MŚ: Zawsze mi się podobała taka forma, jaka występowała u niektórych pisarzy. Sądzę, że niejako przejęłam pewne ulubione „smaczki” dotyczące formy od nich. A są to Joyce i jego „strumień świadomości”, Cortazar ze swoją Grą w klasy, którą można czytać zarówno „po bożemu” jak i z kluczem oraz właśnie jak rodzaj collage’u czyli jak się komu chce – ten rodzaj wolności w czytaniu bardzo cenię. Poza tym Gombrowicz – jego forma pisania z wieloma wyliczeniami i także specyficznym językiem. Ci panowie bardzo na mnie wpłynęli. Silnym przeżyciem było też dla mnie pochłonięcie (dosłownie) Wojny polsko-ruskiej pod flagą biało-czerwoną Masłowskiej. To mi uświadomiło, że język można dowolnie kształtować, że to rodzaj masy plastycznej. Jeśli do tego dołożymy emocje, to wyjdzie być może coś pięknego.
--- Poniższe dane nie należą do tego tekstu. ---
===== src/rtl/calc_result_display_pkg.sv =====
// Shared types and constants for the calculator result display: FSM states,
// register widths, the seven-segment glyph table and the double-dabble step.
package calc_disp_pkg;

    typedef enum logic [0:0] {
        IDLE    = 1'b0,
        CONVERT = 1'b1
    } state_t;

    localparam int DIGITS = 3;
    localparam int BIN_W  = 8;
    localparam int BCD_W  = 4 * DIGITS;
    localparam int SR_W   = BCD_W + BIN_W;

    localparam logic [6:0] SEG_BLANK = 7'h00;

    // Segment patterns {g,f,e,d,c,b,a}, element 0 is the glyph for digit 0
    localparam logic [9:0][6:0] SEG_TABLE = {
        7'h6F, 7'h7F, 7'h07, 7'h7D, 7'h6D,
        7'h66, 7'h4F, 7'h5B, 7'h06, 7'h3F
    };

    function automatic logic [SR_W-1:0] dabble_step(input logic [SR_W-1:0] sr);
        logic [SR_W-1:0] adj;
        adj = sr;
        for (int d = 0; d < DIGITS; d++) begin
            if (adj[BIN_W + 4*d +: 4] >= 4'd5)
                adj[BIN_W + 4*d +: 4] = adj[BIN_W + 4*d +: 4] + 4'd3;
        end
        return {adj[SR_W-2:0], 1'b0};
    endfunction

endpackage
==> src/rtl/cpu_defs_pkg.sv <==
// ============================================================================
// Module      : cpu_defs (package)
// Description : Shared CPU definitions: AXI encodings and the uncached fetch
//               state machine encoding.
// Revision    : 1.0 - initial release
// ============================================================================
`default_nettype none

package cpu_defs;

  // AXI encodings used by the fetch path
  localparam logic [2:0] AXI_SIZE_4B    = 3'b010;
  localparam logic [1:0] AXI_BURST_INCR = 2'b01;
  localparam logic [1:0] AXI_RESP_OKAY  = 2'b00;

  // Uncached fetch state machine
  typedef enum logic [1:0] {
    FS_IDLE = 2'd0,
    FS_AR   = 2'd1,
    FS_R    = 2'd2,
    FS_DONE = 2'd3
  } fetch_state_e;

endpackage : cpu_defs

`default_nettype wire

==> src/rtl/inst_uc_fetch.sv <==
// ============================================================================
// Module      : inst_uc_fetch
// Description : Uncached instruction fetch engine. Converts one fetch request
//               into a single-beat AXI4 read and returns the 32-bit word.
//               A flush during the bus transaction lets the transaction finish
//               but discards the returned data.
// Revision    : 1.0 - initial release
// ============================================================================
`default_nettype none

module inst_uc_fetch
  import cpu_defs::*;
#(
  parameter int              ID_W  = 4,
  parameter logic [ID_W-1:0] AR_ID = '0
) (
  input  logic            clk,
  input  logic            rst_n,
  // PC / IF stage side
  input  logic            req_i,
  input  logic [31:0]     addr_i,
  input  logic            flush_i,
  output logic            stall_o,
  output logic [31:0]     inst_o,
  output logic            valid_o,
  output logic            bus_err_o,
  // AXI read address channel
  output logic [ID_W-1:0] arid_o,
  output logic [31:0]     araddr_o,
  output logic [7:0]      arlen_o,
  output logic [2:0]      arsize_o,
  output logic [1:0]      arburst_o,
  output logic [1:0]      arlock_o,
  output logic [3:0]      arcache_o,
  output logic [2:0]      arprot_o,
  output logic            arvalid_o,
  input  logic            arready_i,
  // AXI read data channel
  input  logic [ID_W-1:0] rid_i,
  input  logic [31:0]     rdata_i,
  input  logic [1:0]      rresp_i,
  input  logic            rlast_i,
  input  logic            rvalid_i,
  output logic            rready_o
);

  fetch_state_e state_q, state_d;
  logic         kill_q, kill_d;
  logic [31:0]  araddr_q, araddr_d;
  logic [31:0]  inst_q, inst_d;
  logic         valid_q, valid_d;
  logic         bus_err_q, bus_err_d;
  logic         arvalid_q, arvalid_d;
  logic         rready_q, rready_d;
  logic         w_accept;

  // Only one transaction is ever outstanding, so the returned ID carries no
  // information.
  logic unused_rid;
  assign unused_rid = ^rid_i;

  assign w_accept = req_i & ~flush_i;

  // Next-state logic for the fetch FSM and its datapath registers
  always_comb begin
    state_d   = state_q;
    kill_d    = kill_q;
    araddr_d  = araddr_q;
    inst_d    = inst_q;
    arvalid_d = arvalid_q;
    rready_d  = rready_q;
    valid_d   = 1'b0;
    bus_err_d = 1'b0;
    case (state_q)
      FS_IDLE: begin
        if (w_accept) begin
          araddr_d  = addr_i;
          kill_d    = 1'b0;
          arvalid_d = 1'b1;
          state_d   = FS_AR;
        end
      end
      FS_AR: begin
        if (flush_i) kill_d = 1'b1;
        if (arready_i) begin
          arvalid_d = 1'b0;
          rready_d  = 1'b1;
          state_d   = FS_R;
        end
      end
      FS_R: begin
        if (flush_i) kill_d = 1'b1;
        // A beat without rlast is a protocol violation and is dropped.
        if (rvalid_i && rlast_i) begin
          rready_d = 1'b0;
          // A flush in the very cycle of the beat also kills the fetch.
          if (kill_q || flush_i) begin
            state_d = FS_IDLE;
          end else begin
            inst_d    = rdata_i;
            valid_d   = 1'b1;
            bus_err_d = (rresp_i != AXI_RESP_OKAY);
            state_d   = FS_DONE;
          end
        end
      end
      FS_DONE: begin
        state_d = FS_IDLE;
      end
      default: begin
        state_d   = FS_IDLE;
        arvalid_d = 1'b0;
        rready_d  = 1'b0;
      end
    endcase
  end

  // State and output registers with asynchronous active-low reset
  always_ff @(posedge clk or negedge rst_n) begin
    if (!rst_n) begin
      state_q   <= FS_IDLE;
      kill_q    <= 1'b0;
      araddr_q  <= 32'h0;
      inst_q    <= 32'h0;
      valid_q   <= 1'b0;
      bus_err_q <= 1'b0;
      arvalid_q <= 1'b0;
      rready_q  <= 1'b0;
    end else begin
      state_q   <= state_d;
      kill_q    <= kill_d;
      araddr_q  <= araddr_d;
      inst_q    <= inst_d;
      valid_q   <= valid_d;
      bus_err_q <= bus_err_d;
      arvalid_q <= arvalid_d;
      rready_q  <= rready_d;
    end
  end

  // Combinational so the PC holds in the same cycle the request is seen.
  assign stall_o = ((state_q == FS_IDLE) & w_accept) |
                   (state_q == FS_AR) | (state_q == FS_R);

  assign inst_o    = inst_q;
  assign valid_o   = valid_q;
  assign bus_err_o = bus_err_q;

  assign arid_o    = AR_ID;
  assign araddr_o  = araddr_q;
  assign arlen_o   = 8'd0;
  assign arsize_o  = AXI_SIZE_4B;
  assign arburst_o = AXI_BURST_INCR;
  assign arlock_o  = 2'b00;
  assign arcache_o = 4'b0000;
  assign arprot_o  = 3'b000;
  assign arvalid_o = arvalid_q;
  assign rready_o  = rready_q;

endmodule : inst_uc_fetch

`default_nettype wire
JS: Istnieje również kilka opisów poznańskiej rzeczywistości, jakby oddech i głos ulicy. Czy pisałaś książkę w Poznaniu?
MŚ: Tak, choć pochodzę z Płocka, od okresu studiów mieszkam w Poznaniu. Czuję się Poznanianką od dawna. Choć są rzeczy, które mi się w tym mieście nie podobają, to jednocześnie jestem z nim mocno związana poprzez upływ czasu i wspomnienia, które się z tym miejscem łączą. Osadzenie historii Malwiny w Poznaniu było naturalną konsekwencją faktu, że niejako wychodzę od samej siebie i swojego sposobu widzenia świata, powoli krok po kroku wzbogacając bohaterkę o cechy innych kobiet.
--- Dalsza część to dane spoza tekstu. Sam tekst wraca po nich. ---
### config.mk
export PLATFORM = sky130hd
export DESIGN_NAME = k_fifo_2deep_ctrl_flat
export DESIGN_NICKNAME = d
export VERILOG_FILES = /design/src/rtl/k_fifo_2deep_ctrl_pkg.sv /design/src/rtl/k_fifo_2deep_ctrl_if.sv /design/src/rtl/k_fifo_2deep_ctrl_ram.sv /design/src/rtl/k_fifo_2deep_ctrl.sv /design/src/flat_wrapper.sv
export SDC_FILE = /design/constraint.sdc
export NUM_CORES = 1
export LEC_CHECK = 0
export BUFFER_PORTS_ARGS = -buffer_cell sky130_fd_sc_hd__buf_2
export CAP_MARGIN = 20
export CORE_AREA = 2 2 54 56
export DETAILED_ROUTE_END_ITERATION = 12
export DIE_AREA = 0 0 56 58
export GPL_TIMING_DRIVEN = 0
export PLACE_DENSITY = 0.64
export SETUP_SLACK_MARGIN = 0.05
export SLEW_MARGIN = 20
export SYNTH_ARGS = -nofsm -noshare
export SYNTH_HDL_FRONTEND = slang
export SYNTH_HIERARCHICAL = 1
export SYNTH_SLANG_ARGS = --single-unit
### constraint.sdc
create_clock -name clk -period 2.4 [get_ports clk]
set_input_delay 0.12 -clock clk [delete_from_list [all_inputs] [get_ports clk]]
set_output_delay 0.12 -clock clk [all_outputs]
set_load 0.01 [all_outputs]
### src/rtl/k_fifo_2deep_ctrl_pkg.sv
// Shared constants, types and helpers for the small FIFO controllers.
package k_fifo_2deep_ctrl_pkg;

   localparam int FIFO_DEPTH = 2;
   localparam int PTR_W      = 2;

   // Bits needed to represent an occupancy from 0 up to and including depth.
   function automatic int count_width(input int depth);
      return $clog2(depth + 1);
   endfunction

   localparam int CNT_W = count_width(FIFO_DEPTH);

   typedef struct packed {
      logic ovf;
      logic udf;
   } err_flags_t;

endpackage

### src/rtl/k_fifo_2deep_ctrl_if.sv
// Push/pop bus between a producer/consumer and the 2-deep FIFO controller.
interface k_fifo_2deep_ctrl_if
   import k_fifo_2deep_ctrl_pkg::*;
#(
   parameter int data_size = 8
);
   logic                 clr;
   logic                 push;
   logic [data_size-1:0] din;
   logic                 pop;
   logic [data_size-1:0] dout;
   logic                 full;
   logic                 empty;
   logic [CNT_W-1:0]     count;
   logic                 ovf_err;
   logic                 udf_err;

   modport master (
      output clr, push, din, pop,
      input  dout, full, empty, count, ovf_err, udf_err
   );

   modport slave (
      input  clr, push, din, pop,
      output dout, full, empty, count, ovf_err, udf_err
   );
endinterface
JS: Malwina szuka i pragnie czegoś bardzo, i otrzymuje to – w drugiej części książki okazuje się, że jest w ciąży. Jednak znów coś ją denerwuje, drażni ją reakcja społeczeństwa na jej stan, jej biologizm. Jednak odczuwa spokój.
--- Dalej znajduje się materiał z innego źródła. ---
**src/rtl/win_ctrl_pkg.sv**
```systemverilog
// rtl/win_ctrl_pkg.sv - shared types and default geometry for the ping-pong BRAM window controller
package win_ctrl_pkg;

  typedef enum logic [1:0] {
    C_IDLE = 2'd0,
    C_IRQ  = 2'd1,
    C_READ = 2'd2
  } cpu_state_e;

  // Default geometry: address MSB selects the bank, the rest index within it
  localparam int ADDR_W_DEF = 4;
  localparam int PTR_W      = ADDR_W_DEF - 1;
  localparam int BANK       = 2 ** PTR_W;

endpackage

```
**src/rtl/sat_cnt.sv**
```systemverilog
// rtl/sat_cnt.sv - saturating up-counter with synchronous clear; clear+inc in one cycle yields 1
module sat_cnt #(
  parameter int W = 8
) (
  input  logic         clk_i,
  input  logic         rst_i,
  input  logic         clr_i,
  input  logic         inc_i,
  output logic [W-1:0] cnt_o
);

  always_ff @(posedge clk_i or posedge rst_i) begin
    if (rst_i) begin
      cnt_o <= '0;
    end else if (clr_i) begin
      cnt_o <= inc_i ? W'(1) : '0;
    end else if (inc_i && (cnt_o != {W{1'b1}})) begin
      cnt_o <= cnt_o + W'(1);
    end
  end

endmodule

```
**src/rtl/bram_win_ctrl.sv**
```systemverilog
// rtl/bram_win_ctrl.sv - ping-pong window controller feeding the sample BRAM port A
// Fills one bank while the CPU reads the other; interrupts once per full bank, drops when both are owned.
module bram_win_ctrl #(
  parameter int DATA_W = 16,
  parameter int ADDR_W = 4,
  parameter int OVF_W  = 8
) (
  input  logic              clk_i,
  input  logic              rst_i,
  input  logic [DATA_W-1:0] sample_i,
  input  logic              sample_en_i,
  input  logic              flush_i,
  input  logic              irq_ack_i,
  input  logic              rd_done_i,
  input  logic              clr_ovf_i,
  output logic              wea_o,
  output logic [ADDR_W-1:0] addra_o,
  output logic [DATA_W-1:0] dina_o,
  output logic              irq_o,
  output logic [ADDR_W-1:0] win_base_o,
  output logic              ovf_o,
  output logic [OVF_W-1:0]  ovf_cnt_o
);

  import win_ctrl_pkg::*;

  localparam int WP_W = ADDR_W - 1;

  generate
    if (ADDR_W < 2) begin : g_addr_chk
      $error("bram_win_ctrl: ADDR_W must be at least 2");
    end
  endgenerate

  cpu_state_e        state_q, state_d;
  logic              rd_bank_q, rd_bank_d;
  logic              irq_d;
  logic [ADDR_W-1:0] base_d;
  logic              rd_clr;

  logic              wr_bank_q;
  logic [WP_W-1:0]   wr_ptr_q;
  logic [1:0]        full_q, full_set, full_clr;
  logic              ptr_last, accept, drop;

  // A bank released this cycle is writable this cycle: the clear wins over the drop
  assign ptr_last = (wr_ptr_q == {WP_W{1'b1}});
  assign accept   = sample_en_i && !flush_i && (!full_q[wr_bank_q] || full_clr[wr_bank_q]);
  assign drop     = sample_en_i && !flush_i && !accept;

  always_comb begin
    full_set = 2'b00;
    full_clr = 2'b00;
    if (accept && ptr_last) full_set[wr_bank_q] = 1'b1;
    if (rd_clr)             full_clr[rd_bank_q] = 1'b1;
  end

  always_ff @(posedge clk_i or posedge rst_i) begin
    if (rst_i) begin
      full_q <= 2'b00;
    end else if (flush_i) begin
      full_q <= 2'b00;
    end else begin
      full_q <= (full_q & ~full_clr) | full_set;
    end
  end

  // Write path
  always_ff @(posedge clk_i or posedge rst_i) begin
    if (rst_i) begin
      wr_bank_q <= 1'b0;
      wr_ptr_q  <= '0;
      wea_o     <= 1'b0;
      addra_o   <= '0;
      dina_o    <= '0;
    end else if (flush_i) begin
      wr_bank_q <= 1'b0;
      wr_ptr_q  <= '0;
      wea_o     <= 1'b0;
      addra_o   <= '0;
      dina_o    <= '0;
    end else begin
      wea_o <= accept;
      if (accept) begin
        addra_o <= {wr_bank_q, wr_ptr_q};
        dina_o  <= sample_i;
        if (ptr_last) begin
          wr_ptr_q  <= '0;
          wr_bank_q <= ~wr_bank_q;
        end else begin
          wr_ptr_q <= wr_ptr_q + WP_W'(1);
        end
      end
    end
  end

  always_ff @(posedge clk_i or posedge rst_i) begin
    if (rst_i) begin
      ovf_o <= 1'b0;
    end else if (drop) begin
      ovf_o <= 1'b1;
    end else if (clr_ovf_i) begin
      ovf_o <= 1'b0;
    end
  end

  sat_cnt #(.W(OVF_W)) u_ovf_cnt (
    .clk_i (clk_i),
    .rst_i (rst_i),
    .clr_i (clr_ovf_i),
    .inc_i (drop),
    .cnt_o (ovf_cnt_o)
  );

  // CPU ownership FSM
  always_ff @(posedge clk_i or posedge rst_i) begin
    if (rst_i) begin
      state_q    <= C_IDLE;
      rd_bank_q  <= 1'b0;
      irq_o      <= 1'b0;
      win_base_o <= '0;
    end else begin
      state_q    <= state_d;
      rd_bank_q  <= rd_bank_d;
      irq_o      <= irq_d;
      win_base_o <= base_d;
    end
  end

  always_comb begin
    state_d   = state_q;
    rd_bank_d = rd_bank_q;
    irq_d     = irq_o;
    base_d    = win_base_o;
    rd_clr    = 1'b0;
    if (flush_i) begin
      state_d   = C_IDLE;
      rd_bank_d = 1'b0;
      irq_d     = 1'b0;
      base_d    = '0;
    end else begin
      case (state_q)
        C_IDLE: begin
          if (full_q[rd_bank_q]) begin
            state_d = C_IRQ;
            irq_d   = 1'b1;
            base_d  = {rd_bank_q, {WP_W{1'b0}}};
          end
        end
        C_IRQ: begin
          if (irq_ack_i) begin
            state_d = C_READ;
            irq_d   = 1'b0;
          end
        end
        C_READ: begin
          if (rd_done_i) begin
            rd_clr    = 1'b1;
            rd_bank_d = ~rd_bank_q;
            state_d   = C_IDLE;
          end
        end
        default: begin
          state_d = C_IDLE;
          irq_d   = 1'b0;
        end
      endcase
    end
  end

  // With exactly one bank owned, it must never be the one being filled
  a_wr_not_owned: assert property (@(posedge clk_i) disable iff (rst_i)
    (^full_q) |-> !full_q[wr_bank_q]);

endmodule
```
**config.mk**
```make
export PLATFORM = sky130hd
export DESIGN_NAME = bram_win_ctrl
export DESIGN_NICKNAME = d
export VERILOG_FILES = /design/src/rtl/win_ctrl_pkg.sv /design/src/rtl/sat_cnt.sv /design/src/rtl/bram_win_ctrl.sv
export SDC_FILE = /design/constraint.sdc
export NUM_CORES = 1
export LEC_CHECK = 0
export CAP_MARGIN = 10
export CORE_AREA = 2 2 62 76
export DETAILED_ROUTE_END_ITERATION = 10
export DIE_AREA = 0 0 64 78
export HOLD_SLACK_MARGIN = 0.02
export PLACE_DENSITY = 0.86
export SYNTH_ARGS = -nofsm -noshare
export SYNTH_HDL_FRONTEND = slang
export SYNTH_SLANG_ARGS = --single-unit
```
**constraint.sdc**
```tcl
create_clock -name clk_i -period 4.2 [get_ports clk_i]
set_input_delay 0.42 -clock clk_i [delete_from_list [all_inputs] [get_ports clk_i]]
set_output_delay 0.42 -clock clk_i [all_outputs]
set_load 0.05 [all_outputs]
```
==> results of run 1 <==
[metrics by stage]
stage,instance area (sq um),setup WS [ps],hold slack [ps],utilization [%],std cells
after global routing,2730,1890,579,65.0,318
after global placement,2590,1740,508,61.8,310
after detailed placement,2590,1720,531,61.8,310
final,2730,2010,542,65.0,318
after CTS,2730,2010,547,65.0,318
after floorplan,2050,2150,473,-,210
[state kept, by name (all words and copies together), names as in the netlist]
signal and cells:
state_q 2, full_q 2, wea_o 1, addra_o 4, rd_bank_q 1, wr_bank_q 1
u_ovf_cnt.cnt_o 8, ovf_o 1, wr_ptr_q 3, win_base_o 1, dina_o 16, irq_o 1
[report_power, final]
group          switching (mW)  total (mW)  internal (mW)  leakage, nW
clock                   0.134       0.370          0.236       0.0681
combinational          0.0871       0.140         0.0533        0.523
sequential            0.00891       0.418          0.409        0.557
total                   0.230       0.928          0.698         1.15
[cell usage in the layout, fill, tap and decap left out, types with 2 or more instances in the layout]
cell type        Yosys  layout
inv_1                3       3
a21o_1               3       3
and3_1               3       3
clkbuf_8             0       5
nor2_1              11      11
nor2b_1              3       3
clkdlybuf4s50_1      0      54
conb_1               1       3
mux2_4               2       2
buf_4                4       3
nand3_1              3       3
a21oi_1              8       8
nor3_1               3       3
nand3b_1             2       2
a31oi_1              2       2
bufinv_16            0       2
nand2_1             26      26
and2_1               2       2
nand2b_1            28      28
o21ai_1              2       2
ha_1                 3       3
or3_1                2       2
dfrtp_1             41      41
o21ai_0             28      28
[tightest hold or removal path: cells and delay by family (launching register included)]
family	cells	cell delay [ps]
AOI/OAI and AO/OA	1	70
DFF	1	380
buffers and inverters	1	50
[area by class of cell]
type,count,area share [%]
clock inverter,3,2.38
tap,56,2.57
clock buffer,5,2.52
timing repair buffer,57,20.6
sequential,41,37.6
multi-input combinational,153,33.9
inverter,3,0.413
[routing by layer]
metal | vias up | part of all wire, % | GRT usage [%]
met2 | 45 | 50 | 28.6
met1 | 778 | 43 | 23.6
met5 | - | 0 | 0
met3 | 6 | 5.4 | 4.93
met4 | 0 | 1.6 | 5.87
li1 | 810 | - | -
[worst min-delay path by stage]
stage                            from          to  slack [ps]
after global routing       addra_o[0]  addra_o[0]         580
after global placement    wr_ptr_q[2]  addra_o[2]         510
after detailed placement  wr_ptr_q[2]  addra_o[2]         530
after CTS                   dina_o[5]   dina_o[5]         550
final                           ovf_o       ovf_o         540
after floorplan           wr_ptr_q[1]  addra_o[1]         470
MŚ: Mówi się, że stan ciąży to stan błogosławiony, jednak Malwina ze swoją emocjonalnością nawet wtedy jest podenerwowana, rozdrażniona. Dopiero na sam koniec pojawia się spokój, ale to następuje już „po”; gdy potomek pojawia się na tym świecie. Dla Malwiny życie zmieniło się po porodzie, ale o tym jest inna książka. Leży w szufladzie od pewnego czasu. Nie sądzę, że kiedykolwiek ujrzy światło dzienne. Z pewnością jest odzwierciedleniem tego, co działo się w moim życiu osobistym po porodzie, jednak był to rodzaj klasycznej autoterapii. Malwina pojawia się także w kolejnej nieopublikowanej książce pt. Opowiadania Fantastyczne. Nie mam jednak siły na jej ukończenie. Znowu mała forma i problem, bo zwykle nikt nie chce takich wydawać. Może jak napiszę ze trzy nowe, to wtedy w tryptyku ktoś je wyda.
MARTA ŚWIERKOWSKA – rocznik 80. Z wykształcenia kulturoznawczyni, pedagog, terapeutka. Założycielka i reżyser Teatru Bez Vat. W 2010r. ukazała się jej debiutancka książka Mężczyzna kupiony na Allegro.